Seeing their current trajectory, LTT would be better off cutting their losses, killing the lab and abandoning benchmarks altogether because its only a matter of time before some colossal mistake makes Intel / Nvidia / AMD angry.
I see it as a damned if they do, damned if they don't sort of scenario. LTT is one of the 'Culture' tech reviewers out their as you point out, where the presumption of their expertise carries a lot of the weight that their actual actions and data fail to back up. What's important here is that these people need to retain that atmosphere of "knows what they're talking about". Through regular issues and mistakes the image doesn't get marred much, and people forget. But what kills this sort of stuff is when you make such a colossal fuckup on a major product launch that you end up making a LOT of enthusiasts waste a LOT of money on a subpar product, publicly, while everyone else is drawing attention to it. The narrative becomes less about the fucked up product, and more about your tech incompetence - Think back to that infamously bad computer build everyone memes on years back. Instant kill of any reputation you might have.

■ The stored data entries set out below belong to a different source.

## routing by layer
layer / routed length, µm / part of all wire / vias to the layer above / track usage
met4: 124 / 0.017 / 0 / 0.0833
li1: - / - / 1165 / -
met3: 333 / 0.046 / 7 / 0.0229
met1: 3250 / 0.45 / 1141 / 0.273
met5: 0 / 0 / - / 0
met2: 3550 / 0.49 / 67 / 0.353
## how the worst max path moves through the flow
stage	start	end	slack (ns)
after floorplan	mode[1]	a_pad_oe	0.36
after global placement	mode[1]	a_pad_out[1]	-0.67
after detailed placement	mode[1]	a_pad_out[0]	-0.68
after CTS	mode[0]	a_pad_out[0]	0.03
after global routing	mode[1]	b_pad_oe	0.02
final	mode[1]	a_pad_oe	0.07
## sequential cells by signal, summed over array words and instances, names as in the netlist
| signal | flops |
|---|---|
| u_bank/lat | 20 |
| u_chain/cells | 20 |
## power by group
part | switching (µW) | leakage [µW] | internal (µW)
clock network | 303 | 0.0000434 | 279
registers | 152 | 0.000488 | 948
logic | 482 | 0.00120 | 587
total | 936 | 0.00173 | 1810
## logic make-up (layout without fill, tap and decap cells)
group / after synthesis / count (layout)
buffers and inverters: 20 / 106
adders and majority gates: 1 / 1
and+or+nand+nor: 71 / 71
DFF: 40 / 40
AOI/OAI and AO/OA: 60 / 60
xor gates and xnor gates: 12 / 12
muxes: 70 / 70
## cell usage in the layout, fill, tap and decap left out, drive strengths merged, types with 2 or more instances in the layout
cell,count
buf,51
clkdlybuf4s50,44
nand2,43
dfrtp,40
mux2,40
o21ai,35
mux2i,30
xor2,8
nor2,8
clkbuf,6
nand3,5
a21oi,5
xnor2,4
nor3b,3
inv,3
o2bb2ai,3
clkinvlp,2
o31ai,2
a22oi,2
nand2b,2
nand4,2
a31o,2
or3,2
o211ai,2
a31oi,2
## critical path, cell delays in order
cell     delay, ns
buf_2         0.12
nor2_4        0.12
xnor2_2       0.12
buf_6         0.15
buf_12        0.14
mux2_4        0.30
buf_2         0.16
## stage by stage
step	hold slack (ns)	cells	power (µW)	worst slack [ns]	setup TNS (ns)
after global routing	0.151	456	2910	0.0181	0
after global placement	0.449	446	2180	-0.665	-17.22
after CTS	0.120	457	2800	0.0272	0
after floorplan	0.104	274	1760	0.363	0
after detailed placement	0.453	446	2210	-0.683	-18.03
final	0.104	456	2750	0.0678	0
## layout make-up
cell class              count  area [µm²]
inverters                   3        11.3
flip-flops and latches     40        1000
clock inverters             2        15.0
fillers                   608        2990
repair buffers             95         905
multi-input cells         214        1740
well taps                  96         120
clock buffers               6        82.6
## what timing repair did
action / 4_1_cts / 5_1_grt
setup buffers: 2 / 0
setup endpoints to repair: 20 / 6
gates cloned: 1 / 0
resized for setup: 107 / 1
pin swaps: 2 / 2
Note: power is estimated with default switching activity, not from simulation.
`src/rtl/dwp_pkg.sv`:
```
package dwp_pkg;

    typedef enum logic [1:0] {
        S_IDLE  = 2'd0,
        S_PEND  = 2'd1,
        S_READY = 2'd2
    } dw_state_e;

    localparam int ST_DET  = 0;
    localparam int ST_DPD  = 1;
    localparam int ST_SERR = 2;
    localparam int ST_N    = 3;

endpackage

```
`src/rtl/dwp_entry.sv`:
```
module dwp_entry #(
    parameter int AW = 32,
    parameter int CW = 4,
    parameter int DW = 32,
    parameter int BW = 4
) (
    input  logic          clk,
    input  logic          rst_n,
    input  logic          cap,
    input  logic [AW-1:0] ld_addr,
    input  logic [CW-1:0] ld_cmd,
    input  logic [DW-1:0] ld_data,
    input  logic [BW-1:0] ld_be,
    input  logic [AW-1:0] cmp_addr,
    input  logic [CW-1:0] cmp_cmd,
    input  logic [DW-1:0] cmp_data,
    input  logic [BW-1:0] cmp_be,
    output logic          hit
);
    localparam int RW = AW + CW + DW + BW;

    logic [RW-1:0] rec_q;
    logic [RW-1:0] cmp_vec;

    always_ff @(posedge clk or negedge rst_n) begin
        if (!rst_n) begin
            rec_q <= '0;
        end else if (cap) begin
            rec_q <= {ld_addr, ld_cmd, ld_data, ld_be};
        end
    end

    // Parity is deliberately absent from the compared vector.
    assign cmp_vec = {cmp_addr, cmp_cmd, cmp_data, cmp_be};
    assign hit     = (cmp_vec == rec_q);

    // record only changes on a capture
    p_rec_hold_r1: assert property (@(posedge clk) disable iff (!rst_n)
        !$past(cap) |-> $stable(rec_q));

endmodule

```
`src/rtl/dwp_perr_dly.sv`:
```
module dwp_perr_dly #(
    parameter int DLY = 2
) (
    input  logic clk,
    input  logic rst_n,
    input  logic arm,
    output logic perr_o
);
    localparam int CNTW = $clog2(DLY + 1);
    localparam logic [CNTW-1:0] DLY_V = CNTW'(DLY);
    localparam logic [CNTW-1:0] ONE_V = CNTW'(1);

    logic [CNTW-1:0] dly_q;
    logic            perr_q;

    always_ff @(posedge clk or negedge rst_n) begin
        if (!rst_n) begin
            dly_q  <= '0;
            perr_q <= 1'b0;
        end else begin
            if (arm && dly_q == '0) begin
                dly_q <= DLY_V;
            end else if (dly_q != '0) begin
                dly_q <= dly_q - ONE_V;
            end
            perr_q <= (dly_q == ONE_V);
        end
    end

    assign perr_o = perr_q;

    // strobe lasts one cycle
    p_perr_single_r9: assert property (@(posedge clk) disable iff (!rst_n)
        perr_q |=> !perr_q);

    // an event arriving mid-count does not restart the delay
    p_event_lost_r9: assert property (@(posedge clk) disable iff (!rst_n)
        (arm && dly_q != '0) |=> (dly_q != DLY_V));

endmodule

```
`src/rtl/dwp_tmo.sv`:
```
module dwp_tmo #(
    parameter int TW = 16
) (
    input  logic          clk,
    input  logic          rst_n,
    input  logic          restart,
    input  logic          run,
    input  logic [TW-1:0] limit,
    output logic          expired
);
    logic [TW-1:0] cnt_q;

    always_ff @(posedge clk or negedge rst_n) begin
        if (!rst_n) begin
            cnt_q <= '0;
        end else if (restart || !run) begin
            cnt_q <= '0;
        end else if (cnt_q != limit) begin
            cnt_q <= cnt_q + TW'(1);
        end
    end

    assign expired = run && (cnt_q == limit);

    // the count never passes the limit while a record waits
    p_cnt_bound_r10: assert property (@(posedge clk) disable iff (!rst_n)
        (run && $past(run) && !$past(restart) && $stable(limit)) |-> (cnt_q <= limit));

endmodule

```
`src/rtl/dwp_status.sv`:
```
module dwp_status #(
    parameter int N = 3
) (
    input  logic         clk,
    input  logic         rst_n,
    input  logic [N-1:0] set,
    input  logic [N-1:0] clr,
    output logic [N-1:0] bits_o
);
    logic [N-1:0] bits_q;

    always_ff @(posedge clk or negedge rst_n) begin
        if (!rst_n) begin
            bits_q <= '0;
        end else begin
            bits_q <= (bits_q & ~clr) | set;
        end
    end

    assign bits_o = bits_q;

    for (genvar g = 0; g < N; g++) begin : g_chk
        // a set bit stays set until its clear pulse
        p_sticky_r11: assert property (@(posedge clk) disable iff (!rst_n)
            ($past(bits_q[g]) && !$past(clr[g])) |-> bits_q[g]);
    end

endmodule

```
`src/rtl/dwr_parity_ctl.sv`:
```
module dwr_parity_ctl
    import dwp_pkg::*;
#(
    parameter int AW       = 32,
    parameter int CW       = 4,
    parameter int DW       = 32,
    parameter int BW       = 4,
    parameter int TW       = 16,
    parameter int PERR_DLY = 2
) (
    input  logic          clk,
    input  logic          rst_n,
    input  logic          en_resp_init,
    input  logic          en_resp_tgt,
    input  logic [TW-1:0] tmo_limit,
    input  logic          wr_load,
    input  logic [AW-1:0] wr_addr,
    input  logic [CW-1:0] wr_cmd,
    input  logic [DW-1:0] wr_data,
    input  logic [BW-1:0] wr_be,
    input  logic          tgt_done,
    input  logic          tgt_perr,
    input  logic          att_valid,
    input  logic [AW-1:0] att_addr,
    input  logic [CW-1:0] att_cmd,
    input  logic [DW-1:0] att_data,
    input  logic [BW-1:0] att_be,
    input  logic          att_par_err,
    input  logic          clr_det,
    input  logic          clr_dpd,
    input  logic          clr_serr,
    output logic          trdy_o,
    output logic          retry_o,
    output logic          perr_o,
    output logic          q_full_o,
    output logic          par_det_o,
    output logic          dpar_det_o,
    output logic          serr_o
);
    dw_state_e state_q, state_d;

    logic hit, expired, fwd_q;
    logic load_ok, tgt_ok, complete, perr_retry, retry_ev, tmo_fire, arm;
    logic trdy_q, retry_q;
    logic [ST_N-1:0] st_set, st_clr, st_bits;

    // ---------------- event decode ----------------
    assign load_ok    = (state_q == S_IDLE) && wr_load;
    assign tgt_ok     = (state_q == S_PEND) && tgt_done;
    assign complete   = (state_q == S_READY) && att_valid && hit && !att_par_err;
    assign perr_retry = (state_q == S_READY) && att_valid && hit && att_par_err;
    assign retry_ev   = att_valid && !complete && !perr_retry;
    assign tmo_fire   = expired && !complete && !perr_retry;
    assign arm        = (perr_retry && en_resp_init)
                      || (complete && fwd_q && en_resp_init && en_resp_tgt);

    // ---------------- sub-blocks ----------------
    dwp_entry #(.AW(AW), .CW(CW), .DW(DW), .BW(BW)) u_entry (
        .clk      (clk),
        .rst_n    (rst_n),
        .cap      (load_ok),
        .ld_addr  (wr_addr),
        .ld_cmd   (wr_cmd),
        .ld_data  (wr_data),
        .ld_be    (wr_be),
        .cmp_addr (att_addr),
        .cmp_cmd  (att_cmd),
        .cmp_data (att_data),
        .cmp_be   (att_be),
        .hit      (hit)
    );

    dwp_tmo #(.TW(TW)) u_tmo (
        .clk     (clk),
        .rst_n   (rst_n),
        .restart (load_ok || perr_retry),
        .run     (state_q != S_IDLE),
        .limit   (tmo_limit),
        .expired (expired)
    );

    dwp_perr_dly #(.DLY(PERR_DLY)) u_dly (
        .clk    (clk),
        .rst_n  (rst_n),
        .arm    (arm),
        .perr_o (perr_o)
    );

    always_comb begin
        st_set          = '0;
        st_set[ST_DET]  = perr_retry;
        st_set[ST_DPD]  = tgt_ok && tgt_perr && en_resp_tgt;
        st_set[ST_SERR] = tmo_fire;
        st_clr          = '0;
        st_clr[ST_DET]  = clr_det;
        st_clr[ST_DPD]  = clr_dpd;
        st_clr[ST_SERR] = clr_serr;
    end

    dwp_status #(.N(ST_N)) u_status (
        .clk    (clk),
        .rst_n  (rst_n),
        .set    (st_set),
        .clr    (st_clr),
        .bits_o (st_bits)
    );

    // ---------------- state register ----------------
    always_ff @(posedge clk or negedge rst_n) begin
        if (!rst_n) begin
            state_q <= S_IDLE;
        end else begin
            state_q <= state_d;
        end
    end

    // ---------------- next state ----------------
    always_comb begin
        state_d = state_q;
        unique case (state_q)
            S_IDLE: begin
                if (load_ok) state_d = S_PEND;          // load
            end
            S_PEND: begin
                if (tmo_fire)      state_d = S_IDLE;    // expire
                else if (tgt_done) state_d = S_READY;   // target_done
            end
            S_READY: begin
                if (complete || tmo_fire) state_d = S_IDLE; // complete / expire
            end
            default: state_d = S_IDLE;
        endcase
    end

    // ---------------- registered outputs ----------------
    always_ff @(posedge clk or negedge rst_n) begin
        if (!rst_n) begin
            trdy_q  <= 1'b0;
            retry_q <= 1'b0;
            fwd_q   <= 1'b0;
        end else begin
            trdy_q  <= complete || perr_retry;
            retry_q <= retry_ev;
            if (load_ok) begin
                fwd_q <= 1'b0;
            end else if (tgt_ok) begin
                fwd_q <= tgt_perr;
            end
        end
    end

    assign trdy_o     = trdy_q;
    assign retry_o    = retry_q;
    assign q_full_o   = (state_q != S_IDLE);
    assign par_det_o  = st_bits[ST_DET];
    assign dpar_det_o = st_bits[ST_DPD];
    assign serr_o     = st_bits[ST_SERR];

    // ---------------- assertions ----------------
    p_trdy_retry_excl_r12: assert property (@(posedge clk) disable iff (!rst_n)
        !(trdy_o && retry_o));

    p_load_fills_r1: assert property (@(posedge clk) disable iff (!rst_n)
        (wr_load && !q_full_o) |=> q_full_o);

    p_perr_after_trdy_r5: assert property (@(posedge clk) disable iff (!rst_n)
        perr_o |-> $past(trdy_o, 2));

    p_det_keeps_entry_r4: assert property (@(posedge clk) disable iff (!rst_n)
        $rose(par_det_o) |-> (q_full_o && trdy_o));

    p_serr_frees_r10: assert property (@(posedge clk) disable iff (!rst_n)
        $rose(serr_o) |-> !q_full_o);

    p_retry_no_free_r3: assert property (@(posedge clk) disable iff (!rst_n)
        (retry_o && $past(q_full_o) && !$rose(serr_o)) |-> q_full_o);

endmodule

```
## src/rtl/cfar_pkg.sv

```systemverilog
package cfar_pkg;
  typedef enum logic [1:0] {
    MODE_SUM     = 2'd0,
    MODE_GREATER = 2'd1,
    MODE_SMALLER = 2'd2,
    MODE_SUM_ALT = 2'd3
  } cfar_mode_e;

  typedef enum logic [1:0] {
    ST_RUN   = 2'd0,
    ST_FLUSH = 2'd1,
    ST_CLEAR = 2'd2
  } flush_state_e;
endpackage

```

## src/rtl/cfar_window_line.sv

```systemverilog
module cfar_window_line #(
  parameter int DW         = 16,
  parameter int LAG_WIN    = 8,
  parameter int LAG_GUARD  = 2,
  parameter int LEAD_GUARD = 2,
  parameter int LEAD_WIN   = 8,
  parameter int SUM_W      = 21
) (
  input  logic             clk,
  input  logic             rst,
  input  logic             adv,
  input  logic             clr,
  input  logic [DW-1:0]    din,
  input  logic             din_vld,
  output logic [DW-1:0]    cut,
  output logic             cut_vld,
  output logic [SUM_W-1:0] lag_sum,
  output logic [SUM_W-1:0] lead_sum
);
  localparam int CUT_IDX  = LAG_WIN + LAG_GUARD;
  localparam int TOT      = CUT_IDX + 1 + LEAD_GUARD + LEAD_WIN;
  localparam int LAG_OUT  = LAG_WIN - 1;
  localparam int LEAD_IN  = CUT_IDX + LEAD_GUARD;
  localparam int LEAD_OUT = TOT - 1;

  logic [DW-1:0]    cell_q [TOT];
  logic [TOT-1:0]   vld_q;
  logic [SUM_W-1:0] lag_q, lead_q;

  // index 0 holds the newest sample
  always_ff @(posedge clk) begin
    if (rst || clr) begin
      for (int i = 0; i < TOT; i++) cell_q[i] <= '0;
      vld_q <= '0;
    end else if (adv) begin
      cell_q[0] <= din;
      for (int i = 1; i < TOT; i++) cell_q[i] <= cell_q[i-1];
      vld_q <= {vld_q[TOT-2:0], din_vld};
    end
  end

  // sliding add/subtract of each reference window
  always_ff @(posedge clk) begin
    if (rst || clr) begin
      lag_q  <= '0;
      lead_q <= '0;
    end else if (adv) begin
      lag_q  <= lag_q + SUM_W'(din) - SUM_W'(cell_q[LAG_OUT]);
      lead_q <= lead_q + SUM_W'(cell_q[LEAD_IN]) - SUM_W'(cell_q[LEAD_OUT]);
    end
  end

  assign cut      = cell_q[CUT_IDX];
  assign cut_vld  = vld_q[CUT_IDX];
  assign lag_sum  = lag_q;
  assign lead_sum = lead_q;

  // sums only move when the line advances
  a_r3_sums_hold: assert property (@(posedge clk) disable iff (rst)
    (!adv && !clr) |=> ($stable(lag_q) && $stable(lead_q)));
  // the clear after flush leaves an empty line for the next block
  a_r3_clear_empty: assert property (@(posedge clk) disable iff (rst)
    clr |=> (lag_q == '0 && lead_q == '0 && !cut_vld));
endmodule

```

## src/rtl/cfar_flush_ctrl.sv

```systemverilog
module cfar_flush_ctrl
  import cfar_pkg::*;
#(
  parameter int FLUSH_N = 10
) (
  input  logic clk,
  input  logic rst,
  input  logic in_valid,
  input  logic in_last,
  output logic in_ready,
  output logic adv,
  output logic inject,
  output logic clr
);
  localparam int CNT_W = $clog2(FLUSH_N + 1);

  flush_state_e st_q;
  logic [CNT_W-1:0] cnt_q;
  logic fire;

  assign in_ready = (st_q == ST_RUN);
  assign fire     = in_valid && in_ready;
  assign inject   = (st_q == ST_FLUSH);
  assign adv      = fire || inject;
  assign clr      = (st_q == ST_CLEAR);

  always_ff @(posedge clk) begin
    if (rst) begin
      st_q  <= ST_RUN;
      cnt_q <= '0;
    end else begin
      case (st_q)
        ST_RUN: if (fire && in_last) begin
          st_q  <= ST_FLUSH;
          cnt_q <= '0;
        end
        ST_FLUSH: begin
          cnt_q <= cnt_q + 1'b1;
          if (cnt_q == CNT_W'(FLUSH_N - 1)) st_q <= ST_CLEAR;
        end
        default: st_q <= ST_RUN;
      endcase
    end
  end

  // the marker stalls the input on the very next cycle
  a_r9_stall_after_last: assert property (@(posedge clk) disable iff (rst)
    (in_valid && in_ready && in_last) |=> !in_ready);
  // input reopens right after the clear cycle
  a_r9_reopen: assert property (@(posedge clk) disable iff (rst)
    clr |=> in_ready);
endmodule

```

## src/rtl/cfar_threshold.sv

```systemverilog
module cfar_threshold
  import cfar_pkg::*;
#(
  parameter int SUM_W   = 21,
  parameter int SCALE_W = 8,
  parameter int SHIFT_W = 4,
  parameter int TW      = 29
) (
  input  logic [SUM_W-1:0]   lag_sum,
  input  logic [SUM_W-1:0]   lead_sum,
  input  logic [1:0]         mode,
  input  logic [SCALE_W-1:0] scale,
  input  logic [SHIFT_W-1:0] shift,
  output logic [TW-1:0]      thr
);
  logic [SUM_W-1:0] ref_val;
  logic [TW-1:0]    prod;

  always_comb begin
    case (cfar_mode_e'(mode))
      MODE_GREATER: ref_val = (lag_sum > lead_sum) ? lag_sum : lead_sum;
      MODE_SMALLER: ref_val = (lag_sum < lead_sum) ? lag_sum : lead_sum;
      default:      ref_val = lag_sum + lead_sum;
    endcase
    prod = TW'(ref_val) * TW'(scale);
    thr  = prod >> shift;
  end
endmodule

```

## src/rtl/cacfar_stream.sv

```systemverilog
module cacfar_stream
  import cfar_pkg::*;
#(
  parameter int DW         = 16,
  parameter int LAG_WIN    = 8,
  parameter int LAG_GUARD  = 2,
  parameter int LEAD_GUARD = 2,
  parameter int LEAD_WIN   = 8,
  parameter int FFT_LEN    = 32,
  parameter int SCALE_W    = 8,
  parameter int SHIFT_W    = 4,
  localparam int BIN_W     = $clog2(FFT_LEN),
  localparam int SUM_W     = DW + $clog2(LAG_WIN + LEAD_WIN + 1),
  localparam int TW        = SUM_W + SCALE_W
) (
  input  logic               clk,
  input  logic               rst,
  input  logic               s_valid,
  output logic               s_ready,
  input  logic [DW-1:0]      s_data,
  input  logic               s_last,
  input  logic [1:0]         cfg_mode,
  input  logic [SCALE_W-1:0] cfg_scale,
  input  logic [SHIFT_W-1:0] cfg_shift,
  input  logic [BIN_W:0]     cfg_near_bin,
  output logic               m_valid,
  output logic [DW-1:0]      m_cut,
  output logic [TW-1:0]      m_thr,
  output logic [BIN_W-1:0]   m_bin,
  output logic               m_peak,
  output logic               m_last,
  output logic               near_irq
);
  localparam int FLUSH_N = LAG_WIN + LAG_GUARD;

  logic adv, inject, clr, adv_d;
  logic [DW-1:0]    line_in, cut;
  logic             cut_vld;
  logic [SUM_W-1:0] lag_sum, lead_sum;
  logic [TW-1:0]    thr;
  logic [BIN_W-1:0] bin_q;
  logic             beat, peak_now, bin_end;

  cfar_flush_ctrl #(.FLUSH_N(FLUSH_N)) u_ctrl (
    .clk(clk), .rst(rst), .in_valid(s_valid), .in_last(s_last),
    .in_ready(s_ready), .adv(adv), .inject(inject), .clr(clr)
  );

  assign line_in = inject ? '0 : s_data;

  cfar_window_line #(
    .DW(DW), .LAG_WIN(LAG_WIN), .LAG_GUARD(LAG_GUARD),
    .LEAD_GUARD(LEAD_GUARD), .LEAD_WIN(LEAD_WIN), .SUM_W(SUM_W)
  ) u_line (
    .clk(clk), .rst(rst), .adv(adv), .clr(clr), .din(line_in),
    .din_vld(!inject), .cut(cut), .cut_vld(cut_vld),
    .lag_sum(lag_sum), .lead_sum(lead_sum)
  );

  cfar_threshold #(
    .SUM_W(SUM_W), .SCALE_W(SCALE_W), .SHIFT_W(SHIFT_W), .TW(TW)
  ) u_thr (
    .lag_sum(lag_sum), .lead_sum(lead_sum), .mode(cfg_mode),
    .scale(cfg_scale), .shift(cfg_shift), .thr(thr)
  );

  // one decision per advance, taken the cycle after the line moved
  assign beat     = adv_d && cut_vld;
  assign peak_now = TW'(cut) > thr;
  assign bin_end  = (bin_q == BIN_W'(FFT_LEN - 1));

  always_ff @(posedge clk) begin
    if (rst) begin
      adv_d    <= 1'b0;
      bin_q    <= '0;
      m_valid  <= 1'b0;
      m_cut    <= '0;
      m_thr    <= '0;
      m_bin    <= '0;
      m_peak   <= 1'b0;
      m_last   <= 1'b0;
      near_irq <= 1'b0;
    end else begin
      adv_d    <= adv;
      m_valid  <= beat;
      near_irq <= beat && peak_now && ({1'b0, bin_q} < cfg_near_bin);
      if (beat) begin
        m_cut  <= cut;
        m_thr  <= thr;
        m_bin  <= bin_q;
        m_peak <= peak_now;
        m_last <= bin_end;
        bin_q  <= bin_end ? '0 : bin_q + 1'b1;
      end
    end
  end

  // interrupt only rides on a detected beat
  a_r11_irq_on_peak: assert property (@(posedge clk) disable iff (rst)
    near_irq |-> (m_valid && m_peak));
  // end marker sits on the final bin
  a_r10_last_bin: assert property (@(posedge clk) disable iff (rst)
    (m_valid && m_last) |-> (m_bin == BIN_W'(FFT_LEN - 1)));
  // a flagged beat has CUT above the threshold
  a_r8_peak_above: assert property (@(posedge clk) disable iff (rst)
    (m_valid && m_peak) |-> (TW'(m_cut) > m_thr));
  // no output is produced while the block is being cleared
  a_r9_no_beat_after_clear: assert property (@(posedge clk) disable iff (rst)
    clr |=> ##1 !m_valid);
endmodule

```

The Labs, as I see, is the only real opportunity they have to avoid, or get ahead of this before it happens. Either the Labs provides enough genuine technical knowledge and experience that they avoid a quality shatter moment during a Nvidia XX90 series launch, or the lab at least provides a smokescreen of "We didn't YOLO it, we have serious people this really was just a mistake". Without the Lab, its not a question of if LTT nukes their current presumption of expertise, but when, and they've already come damned close many times, most recently being GN triggering a lot of people to critically analyze their work.
If they ditch the labs, they ditch this last failsafe for their presumption of expertise. If they don't ditch the labs, I agree in part that its likely they'll eventually misstep and piss off a major player - Although I suspect what'll actually happen is they'll try to pull a GN and be "hard truth seeking" on something with the lab, get over aggressive about it and make way too big of a deal out of a normal failure state/mode/etc, and end up losing their access journalism to one of the big players. If you like watching shitty rushed reviews, just wait until they're trying to review an overlapping new hardware release scenario where they couldn't get anything weeks early.